[src/design/fsp_defines.svh]
// Offsets, field positions, reset values and timing counts for the flash
// self-program controller.
// Assumes a 32-bit APB slave at 250 MHz; included by its bare name.
`ifndef FSP_DEFINES_SVH
`define FSP_DEFINES_SVH

`define FSP_OFF_CONTROL 12'h000
`define FSP_OFF_KEY 12'h004
`define FSP_OFF_DEST_UPPER 12'h008
`define FSP_OFF_DEST_LOWER 12'h00c
`define FSP_OFF_PAGE 12'h010
`define FSP_OFF_TBL_ADDR 12'h014
`define FSP_OFF_TBL_DATA 12'h018
`define FSP_OFF_TBL_CMD 12'h01c

`define FSP_BIT_LAUNCH 15
`define FSP_BIT_PERMIT 14
`define FSP_BIT_FAULT 13
`define FSP_BIT_IDLE_OFF 12

`define FSP_KEY_FIRST 8'h55
`define FSP_KEY_SECOND 8'haa

`define FSP_OP_DWORD 4'h1
`define FSP_OP_ROW 4'h2
`define FSP_OP_BLOCK_ERASE 4'h3
`define FSP_OP_CHIP_ERASE 4'he

`define FSP_ROW_WORDS 128
`define FSP_BLOCK_WORDS 1024
`define FSP_ROW_BYTES 384
`define FSP_BLOCK_BYTES 3072

`define FSP_CONTROL_RESET 16'h0000
`define FSP_LATCH_WORD_NS 8

`endif

[src/design/fsp_pkg.sv]
// Types shared by the flash self-program controller files.
// Assumes the defines header is compiled alongside.
package fsp_pkg;

  typedef enum logic [1:0] {
    KEY_NONE,
    KEY_HALF,
    KEY_ARMED
  } fsp_key_type;

  typedef enum logic [1:0] {
    SEQ_IDLE,
    SEQ_LOAD,
    SEQ_RUN,
    SEQ_DONE
  } fsp_seq_type;

endpackage

[src/design/fsp_latch_bank.sv]
// Row-wide holding latches: 128 words of 24 bits with byte write enables.
// Assumes one write and one read per cycle; contents are unknown after reset.
`timescale 1ns/10ps
module fsp_latch_bank (
  input wire logic clk,
  input wire logic wr_en,
  input wire logic [6:0] wr_index,
  input wire logic [2:0] wr_bytes,
  input wire logic [23:0] wr_data,
  input wire logic [6:0] rd_index,
  output logic [23:0] rd_data
);

  logic [23:0] mem [0:127];
  logic [23:0] rd_q;

  // Last write to a slot wins; any order is legal.
  always_ff @(posedge clk) begin
    for (int b = 0; b < 3; b++) begin
      if (wr_en && wr_bytes[b]) begin
        mem[wr_index][b*8 +: 8] <= wr_data[b*8 +: 8]; // RQ10
      end
    end
    rd_q <= mem[rd_index];
  end

  assign rd_data = rd_q;

endmodule

[src/design/fsp_op_timer.sv]
// Self-timed operation counter: counts down a length and reports done.
// Assumes start is a one-cycle pulse while idle.
`timescale 1ns/10ps
module fsp_op_timer (
  input wire logic clk,
  input wire logic rst,
  input wire logic start,
  input wire logic [19:0] length,
  output logic busy,
  output logic done
);

  typedef struct packed {
    logic [19:0] count;
    logic busy;
    logic done;
  } fsp_timer_state_type;

  fsp_timer_state_type s_q;
  fsp_timer_state_type s_d;

  always_comb begin
    s_d = s_q;
    s_d.done = 1'b0;
    if (start && !s_q.busy) begin
      s_d.busy = 1'b1;
      s_d.count = length;
    end else if (s_q.busy) begin
      if (s_q.count <= 20'h00001) begin
        s_d.busy = 1'b0;
        s_d.done = 1'b1;
        s_d.count = 20'h00000;
      end else begin
        s_d.count = s_q.count - 20'h00001;
      end
    end
  end

  always_ff @(posedge clk) begin
    if (rst) begin
      s_q <= '0;
    end else begin
      s_q <= s_d;
    end
  end

  assign busy = s_q.busy;
  assign done = s_q.done;

endmodule

[src/design/fsp_ctrl.sv]
// Flash self-program controller: APB registers, table access, unlock key,
// holding latch load and the self-timed program/erase sequencer.
// Assumes a flash array port that takes one 24-bit word per cycle while
// ARR_WE is high and acknowledges erase via the sequencer's own timer.
//
// Function
// [RQ1] Target address is page select byte joined to the 16-bit offset.
// [RQ2] Low table accesses reach bits 15..0, word or byte wide.
// [RQ3] High table accesses reach bits 23..16, word or byte wide.
// [RQ4] A row holds 128 instruction words, 384 bytes.
// [RQ5] Erase works on 1024-word blocks; program on a row or two words.
// [RQ6] Erase and row blocks align on 3072- and 384-byte boundaries.
// [RQ7] Table writes go to holding latches, never straight to the array.
// [RQ8] Any number of loaded latch words programs; 128 fill a row.
// [RQ9] Software fills unused latches with all ones; latches reset unknown.
// [RQ10] Latches load in any order; the last write to a slot wins.
// [RQ11] Table write is one latch word in two cycles; each row commits alone.
// [RQ12] Key register is write-only; 55h then AAh arms a launch.
// [RQ13] Destination holds upper byte and lower word; chip erase ignores it.
// [RQ14] The core is stalled while an operation runs.
// [RQ15] Control bit 15 launches; hardware clears it at completion.
// [RQ16] Control bit 14 permits operations; when clear all are inhibited.
// [RQ17] Control bit 13 flags faulty sequences; clear after normal completion.
// [RQ18] Row program needs code 0010, permit, key, then launch.
// [RQ19] Block erase needs its code and permit before address and key.
// [RQ20] Launch only right after the full key; otherwise flag a fault.
`timescale 1ns/10ps
`include "fsp_defines.svh"
module fsp_ctrl #(
  parameter logic [19:0] ERASE_CYCLES = 20'd5000,
  parameter logic [19:0] CHIP_ERASE_CYCLES = 20'd20000
) (
  input wire logic SYS_CLK,
  input wire logic RST,
  input wire logic PSEL,
  input wire logic PENABLE,
  input wire logic PWRITE,
  input wire logic [11:0] PADDR,
  input wire logic [31:0] PWDATA,
  output logic [31:0] PRDATA,
  output logic PREADY,
  output logic PSLVERR,
  input wire logic CORE_IDLE,
  output logic CORE_STALL,
  output logic ARR_POWER_OFF,
  output logic ARR_WE,
  output logic ARR_ERASE,
  output logic [3:0] ARR_OP,
  output logic [23:0] ARR_ADDR,
  output logic [23:0] ARR_WDATA,
  input wire logic [23:0] ARR_RDATA
);

  // ****************************************************************
  // Register state
  // ****************************************************************
  typedef struct packed {
    logic launch;
    logic permit;
    logic fault;
    logic idle_off;
    logic [3:0] op_code;
    logic [7:0] dest_upper;
    logic [15:0] dest_lower;
    logic [7:0] page;
    logic [15:0] tbl_offset;
    logic [23:0] tbl_data;
    fsp_pkg::fsp_key_type key;
    fsp_pkg::fsp_seq_type seq;
    logic [6:0] load_idx;
    logic [6:0] load_last;
    logic [23:0] base;
    logic wait_rd;
    logic [31:0] prdata;
    logic we;
    logic erase;
    logic [23:0] addr;
    logic [23:0] wdata;
  } fsp_ctrl_state_type;

  fsp_ctrl_state_type s_q;
  fsp_ctrl_state_type s_d;

  logic [23:0] latch_rd;
  logic latch_we;
  logic [2:0] latch_bytes;
  logic [23:0] latch_wdata;
  logic timer_start;
  logic [19:0] timer_len;
  logic timer_busy;
  logic timer_done;
  logic access;
  logic wr_acc;
  logic rd_acc;
  logic [23:0] tgt;
  logic hit;
  logic [6:0] latch_rd_idx;

  // Full program-memory address from page byte and offset.
  function automatic logic [23:0] prog_addr(input logic [7:0] pg,
                                            input logic [15:0] off);
    prog_addr = {pg, off}; // RQ1
  endfunction

  // Align a destination down to the start of its row, word pair or erase block.
  function automatic logic [23:0] align_base(input logic [3:0] op,
                                             input logic [23:0] a);
    unique case (op)
      `FSP_OP_BLOCK_ERASE: align_base = {a[23:11], 11'h000}; // RQ6
      `FSP_OP_ROW: align_base = {a[23:8], 8'h00}; // RQ6
      `FSP_OP_DWORD: align_base = {a[23:2], 2'b00};
      default: align_base = 24'h000000; // RQ13
    endcase
  endfunction

  function automatic logic op_legal(input logic [3:0] op);
    op_legal = (op == `FSP_OP_DWORD) || (op == `FSP_OP_ROW) ||
               (op == `FSP_OP_BLOCK_ERASE) || (op == `FSP_OP_CHIP_ERASE);
  endfunction

  assign access = PSEL && PENABLE;
  assign wr_acc = access && PWRITE && PREADY;
  assign rd_acc = access && !PWRITE && PREADY;
  assign tgt = prog_addr(s_q.page, s_q.tbl_offset);
  assign hit = (PADDR[11:5] == 7'h00) && (PADDR[1:0] == 2'b00);

  // A table read takes one extra cycle for the latch or array answer.
  assign PREADY = !(access && !PWRITE && PADDR == `FSP_OFF_TBL_DATA &&
                    !s_q.wait_rd);
  assign PSLVERR = access && !hit;

  // ****************************************************************
  // Table command: bit 0 high selects high byte, bits 2..1 byte lanes
  // ****************************************************************
  always_comb begin
    latch_we = 1'b0;
    latch_bytes = 3'b000;
    latch_wdata = 24'h000000;
    if (wr_acc && PADDR == `FSP_OFF_TBL_CMD && s_q.seq == fsp_pkg::SEQ_IDLE)
    begin
      latch_we = 1'b1; // RQ7
      latch_wdata = {PWDATA[23:16], s_q.tbl_data[15:0]};
      if (PWDATA[0]) begin
        latch_bytes = 3'b100; // RQ3
        latch_wdata = {s_q.tbl_data[7:0], s_q.tbl_data[15:0]};
      end else begin
        latch_bytes = {1'b0, PWDATA[2:1]}; // RQ2
      end
    end
  end

  // ****************************************************************
  // Next state
  // ****************************************************************
  always_comb begin
    s_d = s_q;
    s_d.we = 1'b0;
    s_d.erase = 1'b0;
    timer_start = 1'b0;
    timer_len = ERASE_CYCLES;
    if (rd_acc) begin
      s_d.wait_rd = 1'b0;
    end else if (access && !PWRITE && PADDR == `FSP_OFF_TBL_DATA) begin
      s_d.wait_rd = 1'b1;
    end
    if (wr_acc) begin
      unique case (PADDR)
        `FSP_OFF_CONTROL: begin
          s_d.permit = PWDATA[`FSP_BIT_PERMIT];
          s_d.idle_off = PWDATA[`FSP_BIT_IDLE_OFF];
          s_d.op_code = PWDATA[3:0];
          s_d.key = fsp_pkg::KEY_NONE;
          if (PWDATA[`FSP_BIT_LAUNCH] && !s_q.launch) begin
            if (s_q.key == fsp_pkg::KEY_ARMED &&
                PWDATA[`FSP_BIT_PERMIT] && op_legal(PWDATA[3:0])) begin
              s_d.launch = 1'b1; // RQ20
              s_d.fault = 1'b0; // RQ17
              s_d.base = align_base(PWDATA[3:0],
                                    {s_q.dest_upper, s_q.dest_lower});
              s_d.load_idx = 7'h00;
              s_d.seq = fsp_pkg::SEQ_LOAD;
              if (PWDATA[3:0] == `FSP_OP_ROW) begin
                s_d.load_last = 7'h7f; // RQ4
              end else if (PWDATA[3:0] == `FSP_OP_DWORD) begin
                s_d.load_last = 7'h01; // RQ5
              end else begin
                s_d.seq = fsp_pkg::SEQ_RUN; // RQ5
                timer_start = 1'b1;
                s_d.erase = 1'b1;
                if (PWDATA[3:0] == `FSP_OP_CHIP_ERASE) begin
                  timer_len = CHIP_ERASE_CYCLES;
                end
              end
            end else begin
              s_d.fault = 1'b1; // RQ16
            end
          end
        end
        `FSP_OFF_KEY: begin
          if (PWDATA[7:0] == `FSP_KEY_FIRST) begin
            s_d.key = fsp_pkg::KEY_HALF; // RQ12
          end else if (PWDATA[7:0] == `FSP_KEY_SECOND &&
                       s_q.key == fsp_pkg::KEY_HALF) begin
            s_d.key = fsp_pkg::KEY_ARMED;
          end else begin
            s_d.key = fsp_pkg::KEY_NONE;
          end
        end
        `FSP_OFF_DEST_UPPER: s_d.dest_upper = PWDATA[7:0];
        `FSP_OFF_DEST_LOWER: s_d.dest_lower = PWDATA[15:0];
        `FSP_OFF_PAGE: s_d.page = PWDATA[7:0];
        `FSP_OFF_TBL_ADDR: s_d.tbl_offset = PWDATA[15:0];
        `FSP_OFF_TBL_DATA: s_d.tbl_data = PWDATA[23:0];
        default: ;
      endcase
      if (PADDR != `FSP_OFF_KEY && PADDR != `FSP_OFF_CONTROL) begin
        s_d.key = fsp_pkg::KEY_NONE;
      end
    end
    if (s_q.seq == fsp_pkg::SEQ_LOAD) begin
      // Each latch word goes to the array in its own cycle.
      s_d.we = 1'b1; // RQ8
      s_d.addr = s_q.base + {16'h0000, s_q.load_idx, 1'b0}; // RQ4
      s_d.wdata = latch_rd;
      if (s_q.load_idx == s_q.load_last) begin
        s_d.seq = fsp_pkg::SEQ_RUN; // RQ11
        timer_start = 1'b1;
      end else begin
        s_d.load_idx = s_q.load_idx + 7'h01;
      end
    end
    if (s_q.seq == fsp_pkg::SEQ_RUN && timer_done) begin
      s_d.seq = fsp_pkg::SEQ_IDLE;
      s_d.launch = 1'b0; // RQ15
    end
    // Read data is registered in the setup cycle and in any wait state, so
    // it already stands on PRDATA at the edge that completes the transfer.
    if (PSEL && !PWRITE && !rd_acc) begin
      unique case (PADDR)
        `FSP_OFF_CONTROL: s_d.prdata = {16'h0000, s_q.launch, s_q.permit,
                                        s_q.fault, s_q.idle_off, 8'h00,
                                        s_q.op_code};
        `FSP_OFF_DEST_UPPER: s_d.prdata = {24'h000000, s_q.dest_upper};
        `FSP_OFF_DEST_LOWER: s_d.prdata = {16'h0000, s_q.dest_lower};
        `FSP_OFF_PAGE: s_d.prdata = {24'h000000, s_q.page};
        `FSP_OFF_TBL_ADDR: s_d.prdata = {16'h0000, s_q.tbl_offset};
        `FSP_OFF_TBL_DATA: begin
          if (s_q.page[7]) begin
            s_d.prdata = {8'h00, latch_rd};
          end else begin
            s_d.prdata = {8'h00, ARR_RDATA};
          end
        end
        default: s_d.prdata = 32'h00000000;
      endcase
    end
  end

  always_ff @(posedge SYS_CLK) begin
    if (RST) begin
      s_q <= '0;
    end else begin
      s_q <= s_d;
    end
  end

  // ****************************************************************
  // Sub-blocks and outputs
  // ****************************************************************
  // The latch read is registered, so the sequencer asks one word ahead and
  // fetches word 0 in the launch cycle itself.
  assign latch_rd_idx = (s_q.seq == fsp_pkg::SEQ_LOAD) ?
                        (s_q.load_idx + 7'h01) :
                        ((s_d.seq == fsp_pkg::SEQ_LOAD) ? 7'h00 : tgt[7:1]);

  fsp_latch_bank u_latch (
    .clk(SYS_CLK),
    .wr_en(latch_we),
    .wr_index(tgt[7:1]),
    .wr_bytes(latch_bytes),
    .wr_data(latch_wdata),
    .rd_index(latch_rd_idx),
    .rd_data(latch_rd)
  );

  fsp_op_timer u_timer (
    .clk(SYS_CLK),
    .rst(RST),
    .start(timer_start),
    .length(timer_len),
    .busy(timer_busy),
    .done(timer_done)
  );

  assign PRDATA = s_q.prdata;
  assign CORE_STALL = s_q.launch; // RQ14
  assign ARR_POWER_OFF = s_q.idle_off && CORE_IDLE && !timer_busy;
  assign ARR_WE = s_q.we;
  assign ARR_ERASE = s_q.erase;
  assign ARR_OP = s_q.op_code;
  assign ARR_ADDR = s_q.we ? s_q.addr : (s_q.erase ? s_q.base : tgt);
  assign ARR_WDATA = s_q.wdata;

endmodule

[config.mk]
export PLATFORM = sky130hd
export DESIGN_NAME = fsp_ctrl
export DESIGN_NICKNAME = d
export VERILOG_FILES = /design/src/design/fsp_pkg.sv /design/src/design/fsp_latch_bank.sv /design/src/design/fsp_op_timer.sv /design/src/design/fsp_ctrl.sv
export VERILOG_INCLUDE_DIRS = /design/src /design/src/design
export SDC_FILE = /design/constraint.sdc
export NUM_CORES = 2
export LEC_CHECK = 0
export ABC_AREA = 1
export BUFFER_PORTS_ARGS = -buffer_cell sky130_fd_sc_hd__buf_2
export CAP_MARGIN = 20
export CORE_ASPECT_RATIO = 2
export CORE_UTILIZATION = 57
export DETAILED_ROUTE_END_ITERATION = 8
export PLACE_DENSITY = 0.71
export SETUP_SLACK_MARGIN = 0.3
export SYNTH_ARGS = -nofsm -noshare
export SYNTH_HDL_FRONTEND = slang
export SYNTH_HIERARCHICAL = 1
export SYNTH_SLANG_ARGS = --single-unit
[constraint.sdc]
create_clock -name SYS_CLK -period 8 [get_ports SYS_CLK]
set_clock_uncertainty 0.1 [all_clocks]
set_input_delay 0.8 -clock SYS_CLK [delete_from_list [all_inputs] [get_ports SYS_CLK]]
set_output_delay 0.8 -clock SYS_CLK [all_outputs]
set_load 0.02 [all_outputs]
# Yosys cells after proc, flatten, opt, wreduce, memory -nomap -nowiden
# Memories as Yosys holds them, arrays and structs flattened. A register that Yosys moved wholly into a read port is not among the register bits.
# Index checks and enable logic that the tools add are counted.
# Widths: inputs -> output; s select.
[word_totals] mem_count=1 in_bits=74 out_inout_bits=90 regBits=227 elab_cells=161 ramBits=3072
[op_classes] n_bitwise=1 n_reduce_logical=56 addsub=3 muxes=55 order_cmp=1 eq_ne=20
[memory_table] memory="u_latch.mem" words=128 width=24 rd=1 rd_ports_with_merged_regs=1 write_ports=1 line="fsp_latch_bank.sv:14" rtl="logic [23:0] mem [0:127];"
[ops] op="$mux 40" count=4
[ops] op="$pmux 24 s6" count=1
[ops] op="$mux 24" count=5
[ops] op="$mux 15" count=7
[ops] op="$pmux 24 s3" count=1
[ops] op="$eq 12x5->1 const B" count=4
[ops] op="$mux 7" count=5
[ops] op="$logic_and 1x1->1" count=25
[ops] op="$add 24x8->24" count=1
[ops] op="$eq 12x4->1 const B" count=2
[ops] op="$mux 22" count=1
[ops] op="$mux 21" count=1
[ops] op="$le 20x1->1 const B" count=1
[ops] op="$mux 20" count=1
[ops] op="$sub 20x1->20 const B" count=1
[ops] op="$mux 1" count=17
[ops] op="$mux 2" count=8
[ops] op="$reduce_and 2->1" count=7
[ops] op="$eq 12x3->1 const B" count=1
[ops] op="$logic_not 12->1" count=1
[ops] op="$ne 12x3->1 const B" count=1
[ops] op="$reduce_bool 12->1" count=1
[ops] op="$mux 9" count=1
[ops] op="$eq 4x2->1 const B" count=2
[ops] op="other kinds (22)" count=37

# Depth between registers and ports, before layout
[depth] ltp_word=15 depth_mapped=26 depth_no_buf=21

# Cells and area by module
# Netlist, hierarchy kept.
[by_module_without_submodules] mod="fsp_latch_bank" cells_per_inst=10504 area_each_um2=125470.3 seq_area_each_um2=92728.9 instances=1
[by_module_without_submodules] mod="fsp_ctrl" cells_per_inst=1464 area_each_um2=9912.0 seq_area_each_um2=3623.5 instances=1
[by_module_without_submodules] mod="fsp_op_timer" cells_per_inst=221 area_each_um2=1432.6 seq_area_each_um2=440.4 instances=1

# Worst setup path after synthesis
# No wires, ideal clock.
[synth_path] path_type="input to register" from="in PWRITE" to="mem u_latch.mem[0][22] (data pin)" path_slack_ps=1941 cell_stages=7 t_arrival_ps=5067 path_buffers=1 t_required_ps=7008 path_cell_list="inv_1 > nor2_4 > inv_2 > nor3_2 > nand3_2 > buf_2 > a21oi_1"
[synth_via] elab_chain_len=9 word_cells_on_any_way=10 classes_between="mux (1); reduce/logical (9)"
[synth_rtl] item="from (decl)" line="fsp_ctrl.sv:37" rtl="input wire logic PWRITE,"
[synth_rtl] item="$logic_not 1->1" line="fsp_ctrl.sv:128" rtl="assign PREADY = !(access && !PWRITE && PADDR == `FSP_OFF_TBL_DATA &&"
[synth_rtl] item="$logic_and 1x1->1" line="fsp_ctrl.sv:128"
[synth_rtl] item="$logic_and 1x1->1 (no source line)"
[synth_rtl] item="$logic_and 1x1->1" line="fsp_ctrl.sv:128"
[synth_rtl] item="$logic_not 1->1" line="fsp_ctrl.sv:128"
[synth_rtl] item="$logic_and 1x1->1 (*)" line="fsp_ctrl.sv:122" rtl="assign wr_acc = access && PWRITE && PREADY;"
[synth_rtl] item="$logic_and 1x1->1 (no source line) (*)"
[synth_rtl] item="$logic_and 1x1->1 (*)" line="fsp_ctrl.sv:139" rtl="if (wr_acc && PADDR == `FSP_OFF_TBL_CMD && s_q.seq == fsp_pkg::SEQ_IDLE)"
[synth_rtl] item="$mux 24 (*)" line="fsp_ctrl.sv:139"
[synth_rtl] item="named net latch_wdata[22]" line="fsp_ctrl.sv:87" rtl="logic [23:0] latch_wdata;"
[synth_rtl] item="to (decl)" line="fsp_latch_bank.sv:14"
# The timed path passes the listed nets; every way through them passes the cells marked *.

# Worst setup path after layout
[layout_path] from="reg s_q[117] (netlist bit)" to="reg u_latch.rd_q[22], in the netlist u_latch/rd_data[22], read port of u_latch.mem"
[layout_via] elab_chain_len=7 word_cells_on_any_way=8 classes_between="add/sub (1); eq/ne (2); mux (5)"
[layout_rtl] item="from (decl)" line="fsp_ctrl.sv:81" rtl="fsp_ctrl_state_type s_q;"
[layout_rtl] item="from (signal assigned)" line="fsp_ctrl.sv:261" rtl="s_q <= '0;"
[layout_rtl] item="from (signal assigned)" line="fsp_ctrl.sv:263" rtl="s_q <= s_d;"
[layout_rtl] item="$eq 7x7->1" line="fsp_ctrl.sv:225" rtl="if (s_q.load_idx == s_q.load_last) begin"
[layout_rtl] item="$mux 2" line="fsp_ctrl.sv:225"
[layout_rtl] item="$mux 9" line="fsp_ctrl.sv:220" rtl="if (s_q.seq == fsp_pkg::SEQ_LOAD) begin"
[layout_rtl] item="$mux 2" line="fsp_ctrl.sv:232" rtl="if (s_q.seq == fsp_pkg::SEQ_RUN && timer_done) begin"
[layout_rtl] item="$eq 2x1->1" line="fsp_ctrl.sv:274" rtl="((s_d.seq == fsp_pkg::SEQ_LOAD) ? 7'h00 : tgt[7:1]);"
[layout_rtl] item="$mux 7" line="fsp_ctrl.sv:274"
[layout_rtl] item="$mux 7" line="fsp_ctrl.sv:272" rtl="assign latch_rd_idx = (s_q.seq == fsp_pkg::SEQ_LOAD) ?"
[layout_rtl] item="named net latch_rd_idx[0]" line="fsp_ctrl.sv:97" rtl="logic [6:0] latch_rd_idx;"
[layout_rtl] item="to (decl)" line="fsp_latch_bank.sv:15" rtl="logic [23:0] rd_q;"
# The timed path passes the listed nets, and every way through them passes these cells.
# A chain may end at the register's enable or synchronous reset.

....

**EXERCISE REQUIREMENTS:**
Go through the records and show every line with the string "unknown" in it.

**WRITTEN ANSWER:**
// Assumes one write and one read per cycle; contents are unknown after reset.
// [RQ9] Software fills unused latches with all ones; latches reset unknown.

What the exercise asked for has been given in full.